I don’t do it often—go home, that is. In truth, my home has been in Texas for nearly 35 years, and now I truly think of home like an old love: someone I used to know.
My mother has been asking me to visit since the pandemic, and after she spent two weeks with me and the Huskies in Dallas, I figured it was time I returned the favor.
I’m no longer a fan of going home. She knows that. Many years ago, due to a traumatic upbringing coupled with bullying and developmental challenges I never knew I had, home became a sore topic I preferred not to discuss.
Like any demon that requires facing, I tugged up my big-girl panties and went home. I’d forgotten how the midwestern summers were milder and paired with a cool mid-year breeze which picked up the aroma of the nearby succulents, surprising you with every breath.
Trees line every road, even as new construction clears many of them for progress. The remaining woods simply fill in around the developing structure, giving it the appearance of a well-established landscaped location.
Once upon a time, the slogan of my home state, “Ohio is for lovers,” was coined from the lyrics of the same-named song by the Hawthorne Heights. In truth, it’s a sad song about lovers who have separated and gone their own ways, ending their pai, and suffering of love lost. The lyrics tell the tale of someone who no longer believes the other person is their home. Like the couple in the song, over the years I have felt displaced, torn between two and not feeling as if I belong to either of them.

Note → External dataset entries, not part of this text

[config.mk]
export PLATFORM = sky130hd
export DESIGN_NAME = spi_byte_sequencer_flat
export DESIGN_NICKNAME = d
export VERILOG_FILES = /design/src/rtl/spi_byte_sequencer_if.sv /design/src/rtl/spi_byte_sequencer.sv /design/src/flat_wrapper.sv
export SDC_FILE = /design/constraint.sdc
export NUM_CORES = 1
export LEC_CHECK = 0
export ABC_AREA = 1
export BUFFER_PORTS_ARGS = -buffer_cell sky130_fd_sc_hd__buf_4
export CAP_MARGIN = 20
export CORE_MARGIN = 2
export CORE_UTILIZATION = 48
export CTS_CLUSTER_SIZE = 16
export DETAILED_ROUTE_END_ITERATION = 7
export PLACE_DENSITY = 0.74
export SYNTH_ARGS = -nofsm -noshare
export SYNTH_HDL_FRONTEND = slang
export SYNTH_SLANG_ARGS = --single-unit
export TNS_END_PERCENT = 20
[constraint.sdc]
create_clock -name clk_in -period 1.3 [get_ports clk_in]
set_clock_uncertainty 0.1 [all_clocks]
set_input_delay 0.39 -clock clk_in [delete_from_list [all_inputs] [get_ports clk_in]]
set_output_delay 0.39 -clock clk_in [all_outputs]
set_load 0.03 [all_outputs]
[src/rtl/spi_byte_sequencer_if.sv]
// rtl/spi_byte_sequencer_if.sv - byte stream in, config/pixel-RAM write ports out
interface spi_byte_sequencer_if #(
  parameter int ADDR_WIDTH = 10
);
  logic                  byte_rdy_in;
  logic [7:0]            byte_data_in;
  logic                  cfg_wr_out;
  logic [7:0]            cfg_data_out;
  logic                  ram_wr_en_out;
  logic [ADDR_WIDTH-1:0] ram_wr_addr_out;
  logic [7:0]            ram_wr_data_out;
  logic                  frame_rdy_out;

  // Byte receiver side: supplies bytes, observes the decoded write ports.
  modport master (
    output byte_rdy_in, byte_data_in,
    input  cfg_wr_out, cfg_data_out, ram_wr_en_out, ram_wr_addr_out,
           ram_wr_data_out, frame_rdy_out
  );

  // Sequencer side.
  modport slave (
    input  byte_rdy_in, byte_data_in,
    output cfg_wr_out, cfg_data_out, ram_wr_en_out, ram_wr_addr_out,
           ram_wr_data_out, frame_rdy_out
  );
endinterface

While back home, strangely, I slept rather peacefully, most likely due to not needing the air conditioner humming in the background to keep things cool; the start-up noise triggers me and often wakes me from my slumber.

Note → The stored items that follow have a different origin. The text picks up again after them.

**src/rtl/divider_seq.sv**
```systemverilog
// Sequential restoring radix-2 unsigned divider: one quotient bit per clock, MSB first.
// A result is presented for one cycle (valid) exactly M cycles after a start is accepted.
`timescale 1ns/1ps
module divider_seq #(
    parameter int M = 26,
    parameter int D = 26
) (
    input  logic         clk,
    input  logic         rst,
    input  logic         start,
    input  logic [M-1:0] dividend,
    input  logic [D-1:0] divisor,
    output logic         ready,
    output logic         valid,
    output logic [M-1:0] quotient,
    output logic [D-1:0] remainder,
    output logic         div_zero
);
    localparam int CW = (M > 1) ? $clog2(M) : 1;
    localparam int RW = D + 1;

    typedef enum logic [1:0] {
        S_IDLE = 2'd0,
        S_BUSY = 2'd1,
        S_DONE = 2'd2
    } state_t;

    state_t        r_state;
    state_t        w_next;
    logic [CW-1:0] r_cnt;
    logic [RW-1:0] r_prem;
    logic [M-1:0]  r_qsh;
    logic [D-1:0]  r_dvs;
    logic [M-1:0]  r_quo;
    logic [D-1:0]  r_rem;
    logic          r_dz;

    logic          w_accept;
    logic          w_last;
    logic          w_ge;
    logic [RW:0]   w_shift;
    logic [RW-1:0] w_prem_nxt;
    logic [M-1:0]  w_qsh_nxt;

    assign w_accept = start && ready;
    assign w_last   = (r_cnt == CW'(M - 1));

    // r_qsh starts as the dividend and drains MSB-first while quotient bits fill in from the LSB.
    assign w_shift    = {r_prem, r_qsh[M-1]};
    assign w_ge       = (w_shift >= {2'b00, r_dvs});
    assign w_prem_nxt = w_ge ? RW'(w_shift - {2'b00, r_dvs}) : w_shift[RW-1:0];
    assign w_qsh_nxt  = (r_qsh << 1) | M'(w_ge);

    always_ff @(posedge clk) begin
        if (rst) begin
            r_state <= S_IDLE;
        end else begin
            r_state <= w_next;
        end
    end

    always_comb begin
        w_next = r_state;
        case (r_state)
            S_IDLE:  if (start) w_next = S_BUSY;
            S_BUSY:  if (w_last) w_next = S_DONE;
            S_DONE:  w_next = start ? S_BUSY : S_IDLE;
            default: w_next = S_IDLE;
        endcase
    end

    always_comb begin
        ready = 1'b1;
        valid = 1'b0;
        case (r_state)
            S_BUSY:  ready = 1'b0;
            S_DONE:  valid = 1'b1;
            default: ;
        endcase
    end

    // A zero divisor needs no special path: every compare succeeds, so the quotient
    // fills with ones and the partial remainder ends up holding the low dividend bits.
    always_ff @(posedge clk) begin
        if (rst) begin
            r_cnt  <= '0;
            r_prem <= '0;
            r_qsh  <= '0;
            r_dvs  <= '0;
            r_quo  <= '0;
            r_rem  <= '0;
            r_dz   <= 1'b0;
        end else if (w_accept) begin
            r_qsh  <= dividend;
            r_dvs  <= divisor;
            r_prem <= '0;
            r_cnt  <= '0;
        end else if (r_state == S_BUSY) begin
            r_qsh  <= w_qsh_nxt;
            r_prem <= w_prem_nxt;
            r_cnt  <= r_cnt + CW'(1);
            if (w_last) begin
                r_quo <= w_qsh_nxt;
                r_rem <= w_prem_nxt[D-1:0];
                r_dz  <= (r_dvs == '0);
            end
        end
    end

    assign quotient  = r_quo;
    assign remainder = r_rem;
    assign div_zero  = r_dz;

endmodule

```
**config.mk**
```make
export PLATFORM = sky130hd
export DESIGN_NAME = divider_seq
export DESIGN_NICKNAME = d
export VERILOG_FILES = /design/src/rtl/divider_seq.sv
export SDC_FILE = /design/constraint.sdc
export NUM_CORES = 1
export LEC_CHECK = 0
export CORE_ASPECT_RATIO = 0.9
export CORE_MARGIN = 2
export CORE_UTILIZATION = 36
export CTS_CLUSTER_SIZE = 14
export DETAILED_ROUTE_END_ITERATION = 10
export PLACE_DENSITY_LB_ADDON = 0.25
export SYNTH_ARGS = -nofsm -noshare
export SYNTH_HDL_FRONTEND = slang
export SYNTH_SLANG_ARGS = --single-unit
```
**constraint.sdc**
```tcl
create_clock -name clk -period 2.8 [get_ports clk]
set_input_delay 0.7 -clock clk [delete_from_list [all_inputs] [get_ports clk]]
set_output_delay 0.7 -clock clk [all_outputs]
set_load 0.02 [all_outputs]
```
==> results.py <==
metrics = {
    "die": {
        "initial_core_util": 0.366,
        "fp.dieW_um": 151,
        "die_area_mm2": 0.0206,
        "core_mm2": 0.0191,
        "top_level_ports": 110,
        "die_h_um": 136,
        "fp-row-count": 48,
    },
    "yosys": {
        "synthCells": 859,
        "syn_nets": 943,
        "synthFlopType": "dfxtp_1",
        "synth-seq-cells": 139,
        "synth_warnings": 0,
        "synth.avg_cell_area_um2": 8.14,
        "synth_edf_count": 0,
        "syn-cell-area_mm2": 0.00699,
        "async_reset_ff_frac": 0,
        "ys_types": 64,
        "yosysSeqAreaShare": 0.398,
    },
    "place": {
        "postPlaceCellArea_mm2": 0.00834,
        "pre_cts_slack_ns": 0.0518,
        "gp_congestion": 0.892,
        "post-dp-hpwl_um": 13300,
        "dp.cells": 1188,
        "io_buffers": 109,
    },
    "clock_network": {
        "clkLatencyLatePin_ns": 0.43,
        "clock_sinks": 139,
        "cts-root-buf": "clkbuf_16",
        "tritoncts": "done",
        "clockBufferDepth": 2,
        "cts.htree.levels": 4,
        "path_clk_slew_ns": 0.06,
        "cts_inserted_buffers": 17,
    },
    "finish": {
        "final_cell_area_mm2": 0.00916,
        "fin_cells": 1228,
        "layout-drive-gt1-share": 0.102,
        "most-common-layout-cells": "dfxtp_1, nand2_1, clkdlybuf4s50_1",
        "utilization": 0.480,
        "nNetsFinal": 1049,
        "num_antenna_cells": 0,
        "final_common_cell": "dfxtp_1",
        "synthToLayoutAreaGrowth_pct": 31.0,
    },
    "status": {
        "status": "finished clean",
    },
    "sta": {
        "worst_slew_pin_slew_ns": 0.752,
        "clock_skew_ns": 0.0101,
        "fin_crit_sh": 0.964,
        "slew_viol_final": 0,
        "setup_viol": 0,
        "setup_ws_ns": 0.102,
        "finalHoldViolations": 0,
        "finalCriticalPeriod_ns": 2.70,
        "fmax_ghz": 0.371,
        "maxSlewHeadroom": 0.499,
    },
    "critical_path": {
        "cp-start-kind": "flip-flop",
        "crit_required_ns": 3.14,
        "crit_start": "r_dvs[7]$_SDFFE_PP0P_",
        "reg2reg_setup_slack_ns": 0.10,
        "timing.rr.end": "remainder[15]$_SDFFE_PP0P_",
        "arrival_ns": 3.04,
        "path_class": "reg2reg",
        "r2r_cells": 11,
        "crit_path_end_kind": "flip-flop",
        "reg2reg_from": "r_dvs[7]$_SDFFE_PP0P_",
        "path_max_fanout": 7,
        "crit_end": "remainder[15]$_SDFFE_PP0P_",
    },
    "route": {
        "drc": 0,
        "wl_per_cell_um": 15.6,
        "ant_nets": 0,
        "initialDrtViolationCount": 568,
        "dr.pass1.iters": 5,
        "num_vias": 6313,
        "wirelength_um": 19100,
        "viasPerCell": 5.14,
    },
    "grt": {
        "overflow": 0,
        "grtUsageTotal": 0.185,
        "grt_start_max_net_pins": 63,
        "grt_antenna_before_repair": 0,
        "grt_first_pass_wirelength_um": 29900,
        "grt_pass1_vias": 5697,
    },
    "power": {
        "finalPower_uw": 6310,
        "pwr-share-comb": 0.280,
        "ir_drop_uv": 495,
        "p_seq_frac": 0.340,
        "p_leak_uw": 0.00345,
        "p_int_uw": 4260,
        "cellPowerDensity_mw_per_mm2": 688,
        "switching_share": 0.324,
        "pwr-share-clk": 0.380,
        "power.switching_uw": 2040,
    },
    "hold_path": {
        "hp-class": "reg2reg",
        "hold_start": "quotient[5]$_SDFFE_PP0P_",
    },
    "flow_run": {
        "cap_violations": 0,
    },
}
worst min path at each step:
stage,to,slack [ns],depth (start not counted)
floorplan,quotient[10]$_SDFFE_PP0P_,0.44,2
global placement,quotient[2]$_SDFFE_PP0P_,0.45,2
detailed placement,quotient[2]$_SDFFE_PP0P_,0.45,2
CTS,quotient[2]$_SDFFE_PP0P_,0.45,2
global route,quotient[19]$_SDFFE_PP0P_,0.47,2
finish,quotient[5]$_SDFFE_PP0P_,0.45,2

There were no big events, activities, or grand gatherings while I was home. I requested my presence be quiet and only shared with my aunt. I went home to bury the past and close old wounds that kept me from making peace with myself and forgiving others. I realized I left home many years ago for a reason, and only recently has that purpose manifested itself. The royal “They” often like to say that there is a purpose to pain, and if the declaration rings true, I have a tremendous purpose ahead of me. I am choosing to embrace it.

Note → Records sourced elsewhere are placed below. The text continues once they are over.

--- src/rtl/control_sequencer_if.sv ---
// control_sequencer_if
// Control bundle between the hardwired control unit and the datapath.
// The sequencer (master) drives every strobe plus run/state and reads
// back the IR contents; the datapath (slave) drives ir and consumes the
// strobes one-to-one on its like-named control inputs.
//   ir                                         IR register contents
//   PCout Zlowout MDRout Cout BAout Rout       bus drivers
//   MARIn PCIn MDRIn IRIn YIn ZIn RIn IncPC    register enables / PC++
//   Gra Grb Grc                                register-field selects
//   read write                                 memory strobes
//   add subtract andSignal orSignal            ALU operation select
//   run                                        1 unless halted
//   state                                      current state code (debug)
interface control_sequencer_if;
    logic [31:0] ir;
    logic        PCout, Zlowout, MDRout, Cout, BAout, Rout;
    logic        MARIn, PCIn, MDRIn, IRIn, YIn, ZIn, RIn, IncPC;
    logic        Gra, Grb, Grc;
    logic        read, write;
    logic        add, subtract, andSignal, orSignal;
    logic        run;
    logic [3:0]  state;

    modport master (
        input  ir,
        output PCout, Zlowout, MDRout, Cout, BAout, Rout,
        output MARIn, PCIn, MDRIn, IRIn, YIn, ZIn, RIn, IncPC,
        output Gra, Grb, Grc, read, write,
        output add, subtract, andSignal, orSignal, run, state
    );

    modport slave (
        output ir,
        input  PCout, Zlowout, MDRout, Cout, BAout, Rout,
        input  MARIn, PCIn, MDRIn, IRIn, YIn, ZIn, RIn, IncPC,
        input  Gra, Grb, Grc, read, write,
        input  add, subtract, andSignal, orSignal, run, state
    );
endinterface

As I boarded the plane to come back to Dallas, my eyes teared up a bit. My relationship with home was changing, and while Ohio will never again be my home base, it served as my launchpad into the great unknown and is the place I can return to when I need to be reminded why I took the risk of leaving. I am now committed to exploring more of my adopted home, Texas, in the coming year. There are so many places and things I have simply not yet seen. What a shame that is. I realized after spending three decades together, perhaps it’s time I get to know it better, knowing that if I ever change my mind, I can always go back to the place waiting to welcome all its wandering lovers home.